Reclaman atención fuertes interrogantes en torno a las necesidades básicas de los muchos, los excesivos niveles de consumo de los pocos, la apropiación del excedente económico capitalista y de los comunes globales, así como un creciente cuestionamiento tanto de la lógica como del funcionamiento del proyecto de neoliberalización vigente por más de 30 años. Vuelven a ser fundamentales cuestionamientos suprimidos del discurso público mediante la pantalla de la “cohesión social” y la “inclusión” desarrolladas en paralelo de (y por) ese sistema. Desde los setenta en ninguna otra época reciente se ha sujetado al sistema socioeconómico y financiero ortodoxo a un grado de escrutinio como el actual, ofreciéndose así nuevas oportunidades para retomar ideas al parecer ya apertrechadas en el subjetivo de la ciencia social. Aprovechar la oportunidad coyuntural implica, primero, un replanteamiento crítico de viejas nociones, con miras a superarlas. Este es el caso con el capital social.
El concepto del capital social tiene la aparente virtud, o más bien la intención, de poner de nuevo en discusión dentro del mainstream de la economía neoclásica los elementos sociales que, por su definición del hombre económico y el autoproclamado apego al individualismo extremo de la neoliberalización, quedan fuera de la corriente dominante. Ubicándose, sin embargo, en el plano conceptual de la racionalidad de esa corriente dominante de la teoría y la práctica ortodoxas, el capital social constituye sólo un análisis parcializado de la realidad social. Incluso los análisis más completos y coherentes, como aquellos de autores que, como Bourdieu, abordan las realidades que impiden u obstaculizan la movilidad social y la consecución de una sociedad más justa e igualitaria, se muestran vulnerables ante una crítica formal del concepto del capital, sin adjetivos.

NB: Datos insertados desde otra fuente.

Context: an optimization exercise on an open-source flow, tuned for a short achievable clock period and few clock cycles. The choices shown serve that exercise and are no tape-out recipe. Where RTL was checked, it was by simulation tests only, not by an equivalence proof against the original. Power figures rest on the tool's default switching activity, not on a simulated workload.

Design trc3_core, start of the top module:
module trc3_core (
    input  wire        clk,
    input  wire        rst,
    output reg         mem_req,
    output reg         mem_we,
    output reg  [10:0] mem_addr,
    output reg  [7:0]  mem_wdata,
    input  wire        mem_ready,
    input  wire [7:0]  mem_rdata,
    output wire        gpi_req,
    output wire [2:0]  gpi_port,
    input  wire        gpi_valid,
    input  wire [7:0]  gpi_data,
    output wire        gpo_valid,
    output wire [2:0]  gpo_port,
    output wire [7:0]  gpo_data,
    output wire        bell,
    output wire        halted,
    output wire        faulted,
    output wire [2:0]  fault_code,
    output wire [10:0] pc_out
);
    localparam OP_NOP = 5'd0,  OP_HLT = 5'd1,  OP_ADD = 5'd2,  OP_ADI = 5'd3;
    localparam OP_SUB = 5'd4,  OP_XOR = 5'd5,  OP_XNO = 5'd6,  OP_IOR = 5'd7;
    localparam OP_NOR = 5'd8,  OP_AND = 5'd9,  OP_NAN = 5'd10, OP_RSH = 5'd11;
    localparam OP_LDI = 5'd12, OP_JMP = 5'd13, OP_BEQ = 5'd14, OP_BNE = 5'd15;
    localparam OP_BGT = 5'd16, OP_BLT = 5'd17, OP_CAL = 5'd18, OP_RET = 5'd19;
    localparam OP_REA = 5'd20, OP_STO = 5'd21, OP_GPI = 5'd22, OP_GPO = 5'd23;
    localparam OP_BEL = 5'd24, OP_PAS = 5'd25, OP_PAG = 5'd26;
    localparam F_NONE     = 3'd0;
    localparam F_ILLEGAL  = 3'd1;
    localparam F_RESERVED = 3'd2;
    localparam F_DATAADDR = 3'd3;
    localparam F_PAGE     = 3'd4;
    function [31:0] onehot;
  ...
Size: ~2,200 flip-flops, roughly 74 I/O pins, ~110,000 um2 of cells after synthesis.
Settings: LEC_CHECK=0, ABC_CLOCK_PERIOD_IN_PS=2500, CAP_MARGIN=20, CELL_PAD_IN_SITES_DETAIL_PLACEMENT=1, CELL_PAD_IN_SITES_GLOBAL_PLACEMENT=2, CORE_MARGIN=2, CORE_UTILIZATION=40, PLACE_DENSITY=0.6, SETUP_SLACK_MARGIN=4.0, SLEW_MARGIN=20, TNS_END_PERCENT=5; clock period 7.0 ns.
run.sh (not shown) runs the stock make flow with config.mk's settings and CLKGATE_MAP_FILE= SYNTH_SCRIPT=/design/flow/synth_recipe.tcl, a recipe that flattens the netlist after the stock synthesis.
Testbench counts at the start, summed over its fixed seeds: cycles 80,482.
==> next run, changes <==
--- a/flow/design.v
+++ b/flow/design.v
@@ -335,23 +335,23 @@
             v1     = v1     | (oht[j] & c_val[j]);
             w3     = w3     | ({16{oh2[j]}} & c_data[j]);
             g3     = g3     | ({5{oh2[j]}}  & c_tag[j]);
             v3     = v3     | (oh2[j] & c_val[j]);
         end
     end
     wire h0 = v0 && (g0 == pcp1_d[9:5]) && !pcp1_d[10];
     wire h1 = v1 && (g1 == tgt[9:5]);
     wire h3 = v3 && (g3 == pcp2_d[9:5]) && !pcp2_d[10];
     wire        f_jmp  = w0[15:11] == OP_JMP;
     wire        f_dir  = f_jmp || cnt0[1];
-    wire        fold   = fold0 && !pcp1_d[10] && !pcp2_d[10] && (!f_dir || tv0);
+    wire        fold   = 1'b0;
     wire [31:0] f_toh  = onehot(w0[5:1]);
     wire [1:0]  f_ct   = w0[12:11] - 2'd2;          
     wire [3:0]  f_m    = (f_ct == 2'd0) ? {~f_dir, f_dir, 2'b00} :
                          (f_ct == 2'd1) ? {f_dir, ~f_dir, 2'b00} :
                          (f_ct == 2'd2) ? {2'b00, ~f_dir, f_dir} :
                                           {2'b00, f_dir, ~f_dir};
     localparam BW = 11 + 32 + 16 + 32 + 1 + 1;
     wire [BW-1:0] b_t  = {{1'b0, tgt}, rotl1(oht), w1, onehot(w1[5:1]), h1, 1'b1};
     wire [BW-1:0] b_r  = {{1'b0, st_top}, rotl1(top_oh), st_word, onehot(st_word[5:1]), st_wv, 1'b0};
     wire [BW-1:0] b_s0 = {pcp1_d, oh2, w0, onehot(w0[5:1]), h0, 1'b1};
     wire [BW-1:0] b_f1 = {{1'b0, w0[10:1]}, rotl1(f_toh), tw0, onehot(tw0[5:1]), tv0, 1'b0};
What happened: Flip-flop and latch count decreases by 758; global-route usage came out lower by 8.3 points; via count went down by 42%; non-clock buffer count went down by 452; routed wire length goes down by about 47%; worst setup slack gains 0.21 ns; area after synthesis decreases by 36%; cell count went down by 37%; power fell by 50%; combinational power decreases by about 70%; first-iteration DRC count drops by 49%.
For the second run of this note, only the layout was checked, not whether the RTL still works.

separate check: timing with driven ports:
No port has a modelled driver above. Below, the same layouts with a new extraction and two added sets of constraints. Step 1 (the two cells are an assumption about what drives the block):
set clk [get_ports {clk}]
set_driving_cell -lib_cell sky130_fd_sc_hd__clkbuf_16 $clk
set_driving_cell -lib_cell sky130_fd_sc_hd__buf_2 [delete_from_list [all_inputs] $clk]
Step 2 also shifts input and output timing later by t, the mid clock arrival at the registers, as if the neighbouring blocks saw the same clock. Slacks: ideal / step 1 / step 2; pairs: ideal / step 1.
run	t (ns)	setup slack, ns	worst setup path at the end	latest minus earliest clock arrival (ns)	pins driven straight from the clock port
the first run	1.033	2.773 / 2.773 / 2.045	input to register	0.104 / 0.104	1
the second run	0.932	2.983 / 2.983 / 2.415	input to register	0.058 / 0.057	1
After both steps setup and hold are still met in every run listed. For the first run, which loses most, drivers alone change the setup slack by 0.000 ns; drivers and shift together by -0.728 ns.
This design comes from an exercise in tuning for small area, a short achievable clock period and few clock cycles on the open sky130 flow, not from production work.
Function was checked by simulation only, so behaviour that the tests miss may differ from the original.

--- design/flow/design.v ---
module fs_crc (
    input  wire [223:0] payload,
    output wire [31:0]  crc
);
    function [31:0] crc_update;
        input [7:0]  b;
        input [31:0] acc;
        integer k;
        reg [31:0] a;
        begin
            a = acc ^ {24'd0, b};
            for (k = 0; k < 8; k = k + 1)
                a = a[0] ? ((a >> 1) ^ 32'hEDB88320) : (a >> 1);
            crc_update = a;
        end
    endfunction
    function [31:0] crc_compute;
        input [223:0] pl;
        integer i;
        reg [31:0] acc;
        begin
            acc = 32'hFFFFFFFF;
            for (i = 0; i < 28; i = i + 1)
                acc = crc_update(pl[223 - 8*i -: 8], acc);
            crc_compute = acc;
        end
    endfunction
    assign crc = crc_compute(payload);
endmodule
module fs_stats (
    input  wire        clk,
    input  wire        rst,
    input  wire        inc_fill,
    input  wire        inc_aok,
    input  wire        inc_aerr,
    input  wire        inc_naok,
    input  wire        inc_naerr,
    input  wire        inc_loss,
    input  wire        inc_bad,
    input  wire        ch_inc,
    input  wire [3:0]  ch_bucket,
    input  wire [1:0]  ch_field,
    input  wire        finalize,
    input  wire        aligned,
    input  wire [5:0]  file_sel,
    output reg  [31:0] file_word,
    input  wire [6:0]  run_sel,
    output reg  [31:0] run_word
);
    localparam NB = 11;
    reg [31:0] f_fill, f_aok, f_aerr, f_naok, f_naerr, f_loss, f_bad;
    reg [31:0] fchan [0:4*NB-1];
    reg [63:0] r_fill, r_aok, r_aerr, r_naok, r_naerr, r_loss, r_bad;
    reg [63:0] rchan [0:4*NB-1];
    reg [63:0] buffers;
    wire [5:0] ch_index = {ch_bucket, ch_field};
    integer i;
    always @(posedge clk) begin
        if (rst) begin
            f_fill <= 0; f_aok <= 0; f_aerr <= 0; f_naok <= 0;
            f_naerr <= 0; f_loss <= 0; f_bad <= 0;
            r_fill <= 0; r_aok <= 0; r_aerr <= 0; r_naok <= 0;
            r_naerr <= 0; r_loss <= 0; r_bad <= 0;
            buffers <= 0;
            for (i = 0; i < 4*NB; i = i + 1) begin
                fchan[i] <= 0;
                rchan[i] <= 0;
            end
        end else if (finalize) begin
            r_fill  <= r_fill  + {32'd0, f_fill};
            r_aok   <= r_aok   + {32'd0, f_aok};
            r_aerr  <= r_aerr  + {32'd0, f_aerr};
            r_naok  <= r_naok  + {32'd0, f_naok};
            r_naerr <= r_naerr + {32'd0, f_naerr};
            r_loss  <= r_loss  + {32'd0, f_loss};
            r_bad   <= r_bad   + {32'd0, f_bad};
            buffers <= buffers + 64'd1;
            f_fill <= 0; f_aok <= 0; f_aerr <= 0; f_naok <= 0;
            f_naerr <= 0; f_loss <= 0; f_bad <= 0;
            for (i = 0; i < 4*NB; i = i + 1) begin
                rchan[i] <= rchan[i] + {32'd0, fchan[i]};
                fchan[i] <= 0;
            end
        end else begin
            if (inc_fill)  f_fill  <= f_fill  + 32'd1;
            if (inc_aok)   f_aok   <= f_aok   + 32'd1;
            if (inc_aerr)  f_aerr  <= f_aerr  + 32'd1;
            if (inc_naok)  f_naok  <= f_naok  + 32'd1;
            if (inc_naerr) f_naerr <= f_naerr + 32'd1;
            if (inc_loss)  f_loss  <= f_loss  + 32'd1;
            if (inc_bad)   f_bad   <= f_bad   + 32'd1;
            for (i = 0; i < 4*NB; i = i + 1)
                if (ch_inc && {26'd0, ch_index} == i)
                    fchan[i] <= fchan[i] + 32'd1;
        end
    end
    wire [31:0] f_total = f_fill + f_aok + f_aerr + f_naok + f_naerr + f_loss;
    wire [63:0] r_total = r_fill + r_aok + r_aerr + r_naok + r_naerr + r_loss;
    always @(*) begin
        case (file_sel)
            6'd0:  file_word = {8'd3, 8'd0, 16'd56};
            6'd1:  file_word = buffers[63:32];
            6'd2:  file_word = buffers[31:0];
            6'd3:  file_word = f_fill;
            6'd4:  file_word = f_aok;
            6'd5:  file_word = f_aerr;
            6'd6:  file_word = f_naok;
            6'd7:  file_word = f_naerr;
            6'd8:  file_word = f_loss;
            6'd9:  file_word = f_bad;
            6'd10: file_word = {31'd0, (f_aok == 0) && (f_aerr == 0)};
            6'd11: file_word = f_total;
            default:
                if (file_sel >= 6'd12 && file_sel < 6'd56)
                    file_word = fchan[file_sel - 6'd12];
                else
                    file_word = 32'd0;
        endcase
    end
    wire [6:0] rc_sel = run_sel - 7'd20;
    always @(*) begin
        case (run_sel)
            7'd0:  run_word = {8'd4, 8'd0, 16'd108};
            7'd1:  run_word = buffers[63:32];
            7'd2:  run_word = buffers[31:0];
            7'd3:  run_word = r_fill[63:32];
            7'd4:  run_word = r_fill[31:0];
            7'd5:  run_word = r_aok[63:32];
            7'd6:  run_word = r_aok[31:0];
            7'd7:  run_word = r_aerr[63:32];
            7'd8:  run_word = r_aerr[31:0];
            7'd9:  run_word = r_naok[63:32];
            7'd10: run_word = r_naok[31:0];
            7'd11: run_word = r_naerr[63:32];
            7'd12: run_word = r_naerr[31:0];
            7'd13: run_word = r_loss[63:32];
            7'd14: run_word = r_loss[31:0];
            7'd15: run_word = r_bad[63:32];
            7'd16: run_word = r_bad[31:0];
            7'd17: run_word = r_total[63:32];
            7'd18: run_word = r_total[31:0];
            7'd19: run_word = {31'd0, aligned};
            default:
                if (run_sel >= 7'd20 && run_sel < 7'd108)
                    run_word = rc_sel[0] ? rchan[rc_sel[6:1]][31:0]
                                         : rchan[rc_sel[6:1]][63:32];
                else
                    run_word = 32'd0;
        endcase
    end
endmodule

Entonces, ¿qué hacer? No hay a la vista salidas concretas, prontas y efectivas a la multiplicidad de crisis derivadas de los nocivos efectos de la neoliberalización, pero desde la perspectiva de este trabajo un posible comienzo, al menos al nivel de las ideas, seria retomar la lectura de Smith que hace Bertram en su defensa del estado de bienestar (Bertram, 2011). La interpretación de este autor de aquel imprescindible escocés socava profundamente los fundamentos teóricos del neoliberalismo y aporta un significativo armamento intelectual a quienes buscan un futuro más promisorio. Lo anterior no deriva de la nostalgia, la añoranza sentimental por los tiempos perdidos, o la evocación de la restauración de un estatismo totalitario, como algunos acusan. Simplemente, se trata de que el Estado haga lo que los demás no hacen, porque no pueden o porque no es de su interés económico: empleo para todos, ingreso básico universal, universalidad de la seguridad social, la educación la salud, la vivienda, etc. Concluimos con una brevísima recensión de una reinterpretación de algunos postulados básicos de Adam Smith. Bertram (2011), en un trabajo sobre el estado del bienestar en economías pequeñas, pone de cabeza la lectura tradicional del autor escocés, que resalta la necesidad de desmantelar todos los sistemas de preferencia y restricción que impidieran el florecimiento del “sistema de libertad natural.” 9 En su perspectiva, la redistribución del ingreso y la reglamentación y regulación de la economía por el Estado son precondiciones para hacer posible el sistema de libertad natural de Smith. Irónicamente, sugiere Bertram (2011), la filosofía de la Ilustración desemboca lógicamente en el estado de bienestar, al mismo tiempo que, como demostró Polanyi, mismo que surge de la resistencia de la sociedad para contener las fuerzas del mercado.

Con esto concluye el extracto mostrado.